To look back in time, you need to look far, far away in the universe. Conventional techniques for this are limited: they either create a flat 2D image, or focus too much on the details. Neither paint a full picture of our universe, but that is about to change. Akira Endo has received an ERC Consolidator grant for his TIFUUN project, which will create 3D maps of vast volumes of the universe. These will cover both distant places and times – more than 10 billion years to be exact! The better imagery that Akira Endo will generate could revolutionize our insights into the history of galaxies, and the formation and evolution of the so-called ‘cosmic web’.
The universe as a forest
The universe is not the same everywhere: some places such as galaxies have a higher density of matter and energy, while other places are almost void. Akira Endo: “In a sense, you can imagine the universe as a forest. Long and intricate clusters of galaxies form the trees – galaxies themselves might be the size of leaves in this metaphor – but outside of the trunk and branches, there is nothing.” Another word for this forest is the ‘cosmic web’, a visualisation of the universe where all matter hangs together in a web. Akira said that like a forest, the cosmic web is still evolving: “We want to understand its development, by looking at how it started. I hope to uncover the history of all matter, going back to the first billion years of the universe – to help us understand the evolution of galaxies and the emergence of the cosmic large-scale structure.”

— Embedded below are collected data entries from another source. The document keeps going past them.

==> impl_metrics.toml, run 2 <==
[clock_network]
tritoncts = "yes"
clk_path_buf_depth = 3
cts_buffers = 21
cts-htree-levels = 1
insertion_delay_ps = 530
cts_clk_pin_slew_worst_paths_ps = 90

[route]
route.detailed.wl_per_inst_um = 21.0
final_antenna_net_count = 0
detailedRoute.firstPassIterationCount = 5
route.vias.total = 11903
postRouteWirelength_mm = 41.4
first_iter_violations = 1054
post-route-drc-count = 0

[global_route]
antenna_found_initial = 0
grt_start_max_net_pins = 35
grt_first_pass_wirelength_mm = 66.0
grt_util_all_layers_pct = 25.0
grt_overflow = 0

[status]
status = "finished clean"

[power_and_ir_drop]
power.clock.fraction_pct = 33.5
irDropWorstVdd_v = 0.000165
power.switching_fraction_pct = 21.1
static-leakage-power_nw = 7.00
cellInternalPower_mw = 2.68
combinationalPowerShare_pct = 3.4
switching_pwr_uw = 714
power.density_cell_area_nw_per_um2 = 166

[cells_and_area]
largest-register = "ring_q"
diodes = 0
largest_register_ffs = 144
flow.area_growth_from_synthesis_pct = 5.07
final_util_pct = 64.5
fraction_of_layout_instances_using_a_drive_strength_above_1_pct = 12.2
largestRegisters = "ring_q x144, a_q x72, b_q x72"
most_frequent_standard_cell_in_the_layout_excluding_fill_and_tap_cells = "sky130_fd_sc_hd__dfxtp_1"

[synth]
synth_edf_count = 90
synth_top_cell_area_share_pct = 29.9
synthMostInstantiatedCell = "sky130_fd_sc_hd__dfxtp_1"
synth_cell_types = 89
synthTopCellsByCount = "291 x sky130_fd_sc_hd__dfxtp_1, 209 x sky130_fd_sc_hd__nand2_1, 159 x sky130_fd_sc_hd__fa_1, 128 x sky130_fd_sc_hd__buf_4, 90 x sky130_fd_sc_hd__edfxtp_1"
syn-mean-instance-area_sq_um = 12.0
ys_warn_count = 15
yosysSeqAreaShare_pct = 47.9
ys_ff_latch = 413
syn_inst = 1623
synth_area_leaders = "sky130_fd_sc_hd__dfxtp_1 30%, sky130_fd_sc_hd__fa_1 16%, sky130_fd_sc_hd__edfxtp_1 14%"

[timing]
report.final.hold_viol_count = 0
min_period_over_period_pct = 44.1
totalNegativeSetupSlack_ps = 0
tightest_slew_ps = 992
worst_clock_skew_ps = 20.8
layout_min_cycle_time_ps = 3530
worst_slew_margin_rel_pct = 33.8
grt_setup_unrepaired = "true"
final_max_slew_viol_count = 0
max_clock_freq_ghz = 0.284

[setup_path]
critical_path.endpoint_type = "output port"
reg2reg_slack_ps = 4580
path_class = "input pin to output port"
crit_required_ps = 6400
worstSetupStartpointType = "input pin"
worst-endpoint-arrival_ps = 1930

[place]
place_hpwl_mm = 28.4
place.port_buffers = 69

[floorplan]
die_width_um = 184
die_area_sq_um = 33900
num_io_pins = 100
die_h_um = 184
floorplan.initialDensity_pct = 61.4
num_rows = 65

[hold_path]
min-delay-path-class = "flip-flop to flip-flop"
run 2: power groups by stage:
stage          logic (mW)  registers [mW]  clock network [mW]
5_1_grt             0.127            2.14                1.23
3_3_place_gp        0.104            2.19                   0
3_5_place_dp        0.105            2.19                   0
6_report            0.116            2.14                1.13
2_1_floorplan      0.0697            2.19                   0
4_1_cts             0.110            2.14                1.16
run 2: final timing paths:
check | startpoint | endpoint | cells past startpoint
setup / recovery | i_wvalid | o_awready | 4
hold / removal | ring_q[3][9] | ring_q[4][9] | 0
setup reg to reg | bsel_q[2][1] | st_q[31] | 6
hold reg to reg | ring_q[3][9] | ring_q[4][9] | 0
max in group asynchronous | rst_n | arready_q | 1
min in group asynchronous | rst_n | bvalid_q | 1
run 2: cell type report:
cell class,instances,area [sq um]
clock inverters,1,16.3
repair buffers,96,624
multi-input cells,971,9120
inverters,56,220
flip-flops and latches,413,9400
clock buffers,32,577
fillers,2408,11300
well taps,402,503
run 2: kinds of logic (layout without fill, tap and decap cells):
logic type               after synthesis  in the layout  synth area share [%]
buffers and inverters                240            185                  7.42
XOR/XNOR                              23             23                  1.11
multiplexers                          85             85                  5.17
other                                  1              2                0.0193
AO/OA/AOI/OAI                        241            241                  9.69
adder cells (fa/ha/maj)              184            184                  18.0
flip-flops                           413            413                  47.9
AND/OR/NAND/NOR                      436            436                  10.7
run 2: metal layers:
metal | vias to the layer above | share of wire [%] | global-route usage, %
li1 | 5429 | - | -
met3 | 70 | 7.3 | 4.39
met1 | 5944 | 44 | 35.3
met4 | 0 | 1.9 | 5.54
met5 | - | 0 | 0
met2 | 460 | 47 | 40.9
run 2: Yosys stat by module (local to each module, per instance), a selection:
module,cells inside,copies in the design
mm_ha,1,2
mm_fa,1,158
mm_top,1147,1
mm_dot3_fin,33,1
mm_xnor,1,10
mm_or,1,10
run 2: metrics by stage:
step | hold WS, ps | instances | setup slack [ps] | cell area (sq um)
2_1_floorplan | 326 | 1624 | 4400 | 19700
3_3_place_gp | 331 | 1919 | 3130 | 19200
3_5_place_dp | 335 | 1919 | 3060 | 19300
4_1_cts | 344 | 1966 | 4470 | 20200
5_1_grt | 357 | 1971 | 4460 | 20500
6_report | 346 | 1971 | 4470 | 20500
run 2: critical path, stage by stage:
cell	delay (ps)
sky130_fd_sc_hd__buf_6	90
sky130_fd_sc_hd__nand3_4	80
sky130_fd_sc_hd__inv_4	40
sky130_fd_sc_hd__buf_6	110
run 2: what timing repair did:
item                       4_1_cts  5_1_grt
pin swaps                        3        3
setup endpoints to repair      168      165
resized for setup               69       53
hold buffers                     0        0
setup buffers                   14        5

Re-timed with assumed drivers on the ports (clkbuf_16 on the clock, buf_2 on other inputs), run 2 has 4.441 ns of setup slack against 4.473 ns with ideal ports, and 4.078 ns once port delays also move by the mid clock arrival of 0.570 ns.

The new and revolutionary instrument that will make this possible is TIFUUN, short for ‘Terahertz Integral Field Unit with Universal Nanotechnology’. Going through the acronym letter by letter explains the technology. First, terahertz refers to the upper wavelengths of infrared light (which is heat). Faint infrared radiation is characteristic for some of the most ancient galaxies, so finding and analysing terahertz radiation results in finding and analysing the early origins of the universe. The Integral Field Unit (IFU) is a superconducting circuit patterned on a silicon wafer. This pattern is an array of ‘spaxels’. These are individual pixels that independently measure a point in the sky to find the wavelength – or spectrum – of its light. Even though the spaxels are arrayed on a 2D surface, together they deliver a 3D image. Finally, ‘universal nanotechnology’ refers to the open hardware used by TIFUUN. Its nanotechnology will be made available to scientists around the world.
The evolution of DESHIMA
The first application of TIFUUN will be at the Japanese ASTE 10-m telescope in Chile. This is familiar ground for Endo. He was there in 2017, in the Atacama Desert at an altitude of 5000m, to work on DESHIMA, the technology that laid the important groundwork for TIFUUN. "By going to this driest desert on Earth, we are able to do exciting astronomy with new technology much earlier than future satellite missions." The DESHIMA project pioneered so-called integrated superconducting spectrometer (ISS) technology (see the DESHIMA video below for more details).
TIFUUN is the natural evolution of DESHIMA, which was a proof-of-concept for spaxels. The new project will use more spaxels, working together more intelligently to map the very structure of our universe. “No doubt this will provide many answers to the most fundamental questions in astronomy. But if I am honest, I hope the project will deliver just as many questions. That would mean we have really pushed the frontiers of astronomy.”